Sarebbe stata Anna Perugino a contattare il compagno Andrej Gaju e Nicolò Passalacqua, innamorato della figlia, perché si presentassero anche loro all’appuntamento. Ma il 30enne che aveva avvicinato la giovane sul social network, Alessandro Curto (prosciolto dalle accuse contestate inizialmente), accortosi dell’aria che tirava (perché Perugino gli si era avvicinata con aria minacciosa) aveva negato di essere la persona dell’appuntamento e, allontanandosi, aveva mandato un messaggio alla ragazza dicendole di aver indossato una camicia bianca. Un capo di uso comune che quella sera ha condannato al coma irreversibile Davide Ferrerio il quale passava da quelle parti e, avvistato da Passalacqua, è stato inseguito e, una volta raggiunto, colpito con un violento pugno nella parte posteriore del cranio, fatto roteare di 180 gradi e colpito con una ginocchiata allo sterno e almeno un altro pugno al volto. Doveva essere quella una prova d’amore per la ragazza della quale era invaghito. Infine il gruppo si è allontanato dal luogo dell’aggressione mentre Ferrerio, senza nemmeno sapere perché, versava in condizioni sempre più drammatiche.

Futili motivi

La Corte ha accolto il ricorso dell’aggravante dei futili motivi che avrebbero spinto Anna Perugino a organizzare il finto appuntamento.
«Ritiene la Corte – è scritto nella sentenza – che lo stimolo all’azione violenta di Perugino Anna era costituito dal fatto che uno sconosciuto aveva contattato la figlia via messaggio. L’uomo si era limitato a fare dei complimenti e a chiedere un appuntamento con la minore senza in alcun modo utilizzare espressioni sgarbate né invasive della sfera della ragazza e sarebbe stato agevole impedire qualsiasi ulteriore interlocuzione, semplicemente scoraggiando lo sconosciuto, così come ci si sarebbe aspettati da qualsiasi genitore. Di converso, era stata proprio Anna Perugino ad invitare la figlia a non cessare tale interlocuzione ed anzi provocare l’incontro con lo sconosciuto, all’evidente fine di dare al predetto una lezione, perché colpevole di avere contattato la figlia. Non sembra pertanto potersi dubitare che lo stimolo che ha indotto Perugino Anna alla violenza fosse talmente irrilevante da consentire agevolmente di rilevare che si trattasse di un pretesto per sfogare i suoi impulsi ingiustificatamente violenti».

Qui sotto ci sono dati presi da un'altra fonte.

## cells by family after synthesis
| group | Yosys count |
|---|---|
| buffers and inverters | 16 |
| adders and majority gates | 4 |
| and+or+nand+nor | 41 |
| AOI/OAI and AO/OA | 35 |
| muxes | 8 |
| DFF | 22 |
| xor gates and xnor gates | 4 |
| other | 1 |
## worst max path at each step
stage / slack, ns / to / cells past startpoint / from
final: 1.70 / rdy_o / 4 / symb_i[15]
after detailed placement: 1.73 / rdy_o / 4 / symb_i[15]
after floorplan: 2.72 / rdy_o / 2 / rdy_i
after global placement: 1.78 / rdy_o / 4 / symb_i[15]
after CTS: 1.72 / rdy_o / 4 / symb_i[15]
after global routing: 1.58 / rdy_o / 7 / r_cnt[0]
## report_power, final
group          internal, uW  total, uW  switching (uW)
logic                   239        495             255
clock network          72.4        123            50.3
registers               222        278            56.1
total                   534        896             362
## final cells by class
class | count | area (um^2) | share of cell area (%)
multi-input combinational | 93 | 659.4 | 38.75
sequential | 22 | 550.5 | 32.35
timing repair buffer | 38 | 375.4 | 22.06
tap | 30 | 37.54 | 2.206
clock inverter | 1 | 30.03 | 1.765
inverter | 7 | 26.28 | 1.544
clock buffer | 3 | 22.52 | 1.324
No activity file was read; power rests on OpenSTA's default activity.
### src/rtl/blk_crc_seq_ctrl.sv
// -----------------------------------------------------------------------------
// blk_crc_seq_ctrl
// Accepts one TBS-bit transport block and serialises it MSB-first, followed by
// its 24-bit CRC24A (poly 0x864CFB, init 0, no reflection, no final XOR).
// The output is a valid/ready bit stream that tolerates stalls of any length.
//
// Optional feature: define BLK_CRC_SEQ_PAR_OUT_EN to add a parallel CRC output
// (o_crc / o_crc_valid).
//
// Ports:
//   i_clk_crc    rising-edge clock
//   i_rst_crc    asynchronous active-low reset
//   i_blk_data   transport block, bit TBS-1 sent first
//   i_blk_valid  upstream offers a block
//   o_blk_ready  controller idle and able to accept a block
//   o_bit        serial output: data bits, then CRC bits
//   o_bit_valid  o_bit is valid
//   i_bit_ready  downstream accepts o_bit
//   o_bit_last   high on the final CRC bit (CRC bit 0)
//   o_busy       controller is not idle
//   o_done       one-cycle pulse after the last beat is accepted
//   o_crc        (optional) final CRC, held until the next acceptance
//   o_crc_valid  (optional) one-cycle pulse when o_crc is updated
// -----------------------------------------------------------------------------
module blk_crc_seq_ctrl #(
  parameter int unsigned TBS = 40
) (
  input  logic           i_clk_crc,
  input  logic           i_rst_crc,
  input  logic [TBS-1:0] i_blk_data,
  input  logic           i_blk_valid,
  output logic           o_blk_ready,
  output logic           o_bit,
  output logic           o_bit_valid,
  input  logic           i_bit_ready,
  output logic           o_bit_last,
  output logic           o_busy,
  output logic           o_done
`ifdef BLK_CRC_SEQ_PAR_OUT_EN
  ,
  output logic [23:0]    o_crc,
  output logic           o_crc_valid
`endif
);

  localparam int unsigned CRC_W = 24;
  localparam int unsigned CNT_W = $clog2(TBS + CRC_W);
  localparam logic [CRC_W-1:0] POLY      = 24'h864CFB;
  localparam logic [CNT_W-1:0] DATA_LAST = CNT_W'(TBS - 1);
  localparam logic [CNT_W-1:0] CRC_LAST  = CNT_W'(CRC_W - 1);

  typedef enum logic [1:0] {
    IDLE = 2'd0,
    DATA = 2'd1,
    CRC  = 2'd2
  } state_t;

  state_t           state_q, state_d;
  logic [CNT_W-1:0] cnt_q, cnt_d;
  logic [CRC_W-1:0] crc_q, crc_d;
  logic [TBS-1:0]   data_q, data_d;
  logic             beat;
  logic             accept;
  logic             crc_final;
  logic             done_d;
  logic             bit_d;
  logic             last_d;
  logic [4:0]       crc_idx;

  // A beat is a bit handed downstream; nothing advances without one.
  assign beat = o_bit_valid && i_bit_ready;

  // Next-state, counter, CRC and data-shift logic.
  always_comb begin
    state_d   = state_q;
    cnt_d     = cnt_q;
    crc_d     = crc_q;
    data_d    = data_q;
    accept    = 1'b0;
    crc_final = 1'b0;
    done_d    = 1'b0;
    case (state_q)
      IDLE: begin
        if (i_blk_valid) begin
          accept  = 1'b1;
          data_d  = i_blk_data;
          crc_d   = '0;
          cnt_d   = '0;
          state_d = DATA;
        end
      end
      DATA: begin
        if (beat) begin
          // Data is shifted so the bit on the wire is always data_q[TBS-1].
          data_d = data_q << 1;
          crc_d  = {crc_q[CRC_W-2:0], 1'b0} ^ ((crc_q[CRC_W-1] ^ o_bit) ? POLY : '0);
          if (cnt_q == DATA_LAST) begin
            cnt_d     = '0;
            crc_final = 1'b1;
            state_d   = CRC;
          end else begin
            cnt_d = cnt_q + CNT_W'(1);
          end
        end
      end
      CRC: begin
        if (beat) begin
          if (cnt_q == CRC_LAST) begin
            cnt_d   = '0;
            done_d  = 1'b1;
            state_d = IDLE;
          end else begin
            cnt_d = cnt_q + CNT_W'(1);
          end
        end
      end
      default: begin
        state_d = IDLE;
      end
    endcase
  end

  // Registered outputs are computed from next-state values so they line up
  // with the state they describe.
  always_comb begin
    crc_idx = 5'(CRC_LAST - cnt_d);
    bit_d   = 1'b0;
    last_d  = 1'b0;
    case (state_d)
      DATA:    bit_d = data_d[TBS-1];
      CRC: begin
        bit_d  = crc_d[crc_idx];
        last_d = (cnt_d == CRC_LAST);
      end
      default: bit_d = 1'b0;
    endcase
  end

  // State, datapath and output registers.
  always_ff @(posedge i_clk_crc or negedge i_rst_crc) begin
    if (!i_rst_crc) begin
      state_q     <= IDLE;
      cnt_q       <= '0;
      crc_q       <= '0;
      data_q      <= '0;
      o_blk_ready <= 1'b0;
      o_bit       <= 1'b0;
      o_bit_valid <= 1'b0;
      o_bit_last  <= 1'b0;
      o_busy      <= 1'b0;
      o_done      <= 1'b0;
    end else begin
      state_q     <= state_d;
      cnt_q       <= cnt_d;
      crc_q       <= crc_d;
      data_q      <= data_d;
      o_blk_ready <= (state_d == IDLE);
      o_bit       <= bit_d;
      o_bit_valid <= (state_d != IDLE);
      o_bit_last  <= last_d;
      o_busy      <= (state_d != IDLE);
      o_done      <= done_d;
    end
  end

`ifdef BLK_CRC_SEQ_PAR_OUT_EN
  // Parallel CRC: captured when the last data bit is consumed, cleared on the
  // next acceptance.
  always_ff @(posedge i_clk_crc or negedge i_rst_crc) begin
    if (!i_rst_crc) begin
      o_crc       <= '0;
      o_crc_valid <= 1'b0;
    end else begin
      o_crc_valid <= crc_final;
      if (accept) begin
        o_crc <= '0;
      end else if (crc_final) begin
        o_crc <= crc_d;
      end
    end
  end
`endif

endmodule
`src/rtl/glitch_monitor_mc_if.sv`:
```
// rtl/glitch_monitor_mc_if.sv - control, sampled-signal and status bundle for glitch_monitor_mc
// master drives configuration and monitored signals; slave is the monitor itself.
interface glitch_monitor_mc_if #(
   parameter int NCH   = 8,
   parameter int CNTW  = 8,
   parameter int ERRCW = 16
);
   localparam int CHW = (NCH > 1) ? $clog2(NCH) : 1;

   logic             dis;
   logic [NCH-1:0]   ch_en;
   logic [NCH-1:0]   pol;
   logic [NCH-1:0]   din;
   logic [CNTW-1:0]  min_width;
   logic [CNTW-1:0]  max_width;
   logic             err_clr;
   logic [NCH-1:0]   err_short;
   logic [NCH-1:0]   err_long;
   logic             err;
   logic [ERRCW-1:0] err_cnt;
   logic             first_valid;
   logic [CHW-1:0]   first_ch;
   logic [CNTW-1:0]  first_width;
   logic             first_long;

   modport master (
      output dis, ch_en, pol, din, min_width, max_width, err_clr,
      input  err_short, err_long, err, err_cnt, first_valid, first_ch, first_width, first_long
   );

   modport slave (
      input  dis, ch_en, pol, din, min_width, max_width, err_clr,
      output err_short, err_long, err, err_cnt, first_valid, first_ch, first_width, first_long
   );
endinterface

```
`src/rtl/glitch_monitor_mc.sv`:
```
// rtl/glitch_monitor_mc.sv - multi-channel pulse-width monitor with sticky status
// Each channel measures active pulses in clk cycles and flags short/long ones.
module glitch_monitor_mc #(
   parameter int NCH         = 8,
   parameter int CNTW        = 8,
   parameter int ERRCW       = 16,
   parameter int SYNC_STAGES = 2
) (
   input logic               i_clk,
   input logic               i_rst_n,
   glitch_monitor_mc_if.slave io_mon
);
   localparam int CHW  = (NCH > 1) ? $clog2(NCH) : 1;
   localparam int SUMW = ((ERRCW > 8) ? ERRCW : 8) + 1;

   typedef enum logic [1:0] {S_DISARM = 2'd0, S_IDLE = 2'd1, S_ACTIVE = 2'd2} state_t;

   logic [NCH-1:0]   w_din_s, w_act, w_run, w_short, w_long;
   logic             w_any;
   state_t           r_state     [NCH];
   state_t           w_state_nxt [NCH];
   logic [CNTW-1:0]  r_cnt       [NCH];
   logic [CNTW-1:0]  w_cnt_nxt   [NCH];
   logic [NCH-1:0]   r_err_short, r_err_long;
   logic [ERRCW-1:0] r_err_cnt, w_cnt_base, w_cnt_sat;
   logic [SUMW-1:0]  w_sum;
   logic [7:0]       w_nev;
   logic             r_first_valid, r_first_long, w_cap_long;
   logic [CHW-1:0]   r_first_ch, w_cap_ch;
   logic [CNTW-1:0]  r_first_width, w_cap_width;

   generate
      if (SYNC_STAGES == 0) begin : g_nosync
         assign w_din_s = io_mon.din;
      end else begin : g_sync
         logic [NCH-1:0] r_sync [SYNC_STAGES];
         always_ff @(posedge i_clk or negedge i_rst_n) begin
            if (!i_rst_n) begin
               for (int s = 0; s < SYNC_STAGES; s++) r_sync[s] <= '0;
            end else begin
               r_sync[0] <= io_mon.din;
               for (int s = 1; s < SYNC_STAGES; s++) r_sync[s] <= r_sync[s-1];
            end
         end
         assign w_din_s = r_sync[SYNC_STAGES-1];
      end
   endgenerate

   assign w_act = w_din_s ^ io_mon.pol;
   assign w_run = {NCH{~io_mon.dis}} & io_mon.ch_en;
   assign w_any = (|w_short) | (|w_long);

   // Long fires on the cycle cnt steps from max_width to max_width+1, so only once per pulse.
   always_comb begin
      for (int i = 0; i < NCH; i++) begin
         w_state_nxt[i] = r_state[i];
         w_cnt_nxt[i]   = r_cnt[i];
         w_short[i]     = 1'b0;
         w_long[i]      = 1'b0;
         if (!w_run[i]) begin
            w_state_nxt[i] = S_DISARM;
            w_cnt_nxt[i]   = '0;
         end else begin
            case (r_state[i])
               S_DISARM: if (!w_act[i]) w_state_nxt[i] = S_IDLE;
               S_IDLE: begin
                  if (w_act[i]) begin
                     w_state_nxt[i] = S_ACTIVE;
                     w_cnt_nxt[i]   = CNTW'(1);
                  end
               end
               S_ACTIVE: begin
                  if (w_act[i]) begin
                     if (r_cnt[i] != '1) w_cnt_nxt[i] = r_cnt[i] + 1'b1;
                     w_long[i] = (io_mon.max_width != '0) && (r_cnt[i] == io_mon.max_width) &&
                                 (r_cnt[i] != '1);
                  end else begin
                     w_short[i]     = (io_mon.min_width != '0) && (r_cnt[i] < io_mon.min_width);
                     w_state_nxt[i] = S_IDLE;
                     w_cnt_nxt[i]   = '0;
                  end
               end
               default: w_state_nxt[i] = S_DISARM;
            endcase
         end
      end
   end

   // Descending scan: lowest channel wins, and short beats long on one channel.
   always_comb begin
      w_nev       = '0;
      w_cap_ch    = '0;
      w_cap_width = '0;
      w_cap_long  = 1'b0;
      for (int i = 0; i < NCH; i++) w_nev = w_nev + 8'(w_short[i]) + 8'(w_long[i]);
      for (int i = NCH - 1; i >= 0; i--) begin
         if (w_short[i] || w_long[i]) begin
            w_cap_ch    = CHW'(i);
            w_cap_long  = ~w_short[i];
            w_cap_width = w_short[i] ? r_cnt[i] : io_mon.max_width + 1'b1;
         end
      end
      w_cnt_base = io_mon.err_clr ? '0 : r_err_cnt;
      w_sum      = SUMW'(w_cnt_base) + SUMW'(w_nev);
      w_cnt_sat  = (w_sum > SUMW'({ERRCW{1'b1}})) ? '1 : w_sum[ERRCW-1:0];
   end

   always_ff @(posedge i_clk or negedge i_rst_n) begin
      if (!i_rst_n) begin
         for (int i = 0; i < NCH; i++) begin
            r_state[i] <= S_DISARM;
            r_cnt[i]   <= '0;
         end
      end else begin
         for (int i = 0; i < NCH; i++) begin
            r_state[i] <= w_state_nxt[i];
            r_cnt[i]   <= w_cnt_nxt[i];
         end
      end
   end

   always_ff @(posedge i_clk or negedge i_rst_n) begin
      if (!i_rst_n) begin
         r_err_short   <= '0;
         r_err_long    <= '0;
         r_err_cnt     <= '0;
         r_first_valid <= 1'b0;
         r_first_ch    <= '0;
         r_first_width <= '0;
         r_first_long  <= 1'b0;
      end else begin
         r_err_short <= (io_mon.err_clr ? '0 : r_err_short) | w_short;
         r_err_long  <= (io_mon.err_clr ? '0 : r_err_long) | w_long;
         r_err_cnt   <= w_cnt_sat;
         if ((io_mon.err_clr || !r_first_valid) && w_any) begin
            r_first_valid <= 1'b1;
            r_first_ch    <= w_cap_ch;
            r_first_width <= w_cap_width;
            r_first_long  <= w_cap_long;
         end else if (io_mon.err_clr) begin
            r_first_valid <= 1'b0;
            r_first_ch    <= '0;
            r_first_width <= '0;
            r_first_long  <= 1'b0;
         end
      end
   end

   assign io_mon.err_short   = r_err_short;
   assign io_mon.err_long    = r_err_long;
   assign io_mon.err         = (|r_err_short) | (|r_err_long);
   assign io_mon.err_cnt     = r_err_cnt;
   assign io_mon.first_valid = r_first_valid;
   assign io_mon.first_ch    = r_first_ch;
   assign io_mon.first_width = r_first_width;
   assign io_mon.first_long  = r_first_long;
endmodule

```
`src/flat_wrapper.sv`:
```
// flat-port wrapper written by rule: the top's interface ports become plain ports
module glitch_monitor_mc_flat 
#(
   parameter int NCH         = 8,
   parameter int CNTW        = 8,
   parameter int ERRCW       = 16,
   parameter int SYNC_STAGES = 2
)
  (i_clk, i_rst_n, io_mon_dis, io_mon_ch_en, io_mon_pol, io_mon_din, io_mon_min_width, io_mon_max_width, io_mon_err_clr, io_mon_err_short, io_mon_err_long, io_mon_err, io_mon_err_cnt, io_mon_first_valid, io_mon_first_ch, io_mon_first_width, io_mon_first_long);
  glitch_monitor_mc_if #(.NCH(NCH), .CNTW(CNTW), .ERRCW(ERRCW)) io_mon_i ();
  input logic i_clk;
  input logic i_rst_n;
  input wire logic [$bits(io_mon_i.dis)-1:0] io_mon_dis;
  input wire logic [$bits(io_mon_i.ch_en)-1:0] io_mon_ch_en;
  input wire logic [$bits(io_mon_i.pol)-1:0] io_mon_pol;
  input wire logic [$bits(io_mon_i.din)-1:0] io_mon_din;
  input wire logic [$bits(io_mon_i.min_width)-1:0] io_mon_min_width;
  input wire logic [$bits(io_mon_i.max_width)-1:0] io_mon_max_width;
  input wire logic [$bits(io_mon_i.err_clr)-1:0] io_mon_err_clr;
  output wire logic [$bits(io_mon_i.err_short)-1:0] io_mon_err_short;
  output wire logic [$bits(io_mon_i.err_long)-1:0] io_mon_err_long;
  output wire logic [$bits(io_mon_i.err)-1:0] io_mon_err;
  output wire logic [$bits(io_mon_i.err_cnt)-1:0] io_mon_err_cnt;
  output wire logic [$bits(io_mon_i.first_valid)-1:0] io_mon_first_valid;
  output wire logic [$bits(io_mon_i.first_ch)-1:0] io_mon_first_ch;
  output wire logic [$bits(io_mon_i.first_width)-1:0] io_mon_first_width;
  output wire logic [$bits(io_mon_i.first_long)-1:0] io_mon_first_long;
  assign io_mon_i.dis = io_mon_dis;
  assign io_mon_i.ch_en = io_mon_ch_en;
  assign io_mon_i.pol = io_mon_pol;
  assign io_mon_i.din = io_mon_din;
  assign io_mon_i.min_width = io_mon_min_width;
  assign io_mon_i.max_width = io_mon_max_width;
  assign io_mon_i.err_clr = io_mon_err_clr;
  assign io_mon_err_short = io_mon_i.err_short;
  assign io_mon_err_long = io_mon_i.err_long;
  assign io_mon_err = io_mon_i.err;
  assign io_mon_err_cnt = io_mon_i.err_cnt;
  assign io_mon_first_valid = io_mon_i.first_valid;
  assign io_mon_first_ch = io_mon_i.first_ch;
  assign io_mon_first_width = io_mon_i.first_width;
  assign io_mon_first_long = io_mon_i.first_long;
  glitch_monitor_mc #(.NCH(NCH), .CNTW(CNTW), .ERRCW(ERRCW), .SYNC_STAGES(SYNC_STAGES)) u_core (.i_clk(i_clk), .i_rst_n(i_rst_n), .io_mon(io_mon_i));
endmodule
```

La condanna al compagno di Perugino

In appello è stato condannato a cinque anni e otto mesi Andrej Gaju che in primo grado era stato assolto. Secondo la Corte d’Appello, anche se Gaju non era vicino alla vittima al momento dell’aggressione, questo non è dovuto al fatto che fosse estraneo al contesto della spedizione punitiva poiché, infatti, stava inseguendo Curto, per verificare se fosse o meno l’uomo che stavano cercando. Secondo i giudici «non sembra potersi dubitare del fatto che l’azione dell’imputato fosse finalizzata a portare a compimento l’azione, consistente nel bloccare e ledere l’uomo, qualora si fosse accertato che Curto s’identificasse nello sconosciuto».

Una sentenza, quella d’appello, che aggrava parecchio la posizione di Perugino e Gaju e sulla quale i legali dei due imputati, gli avvocati Aldo Truncè e Michele Loprete, non esiteranno a fare ricorso in Cassazione.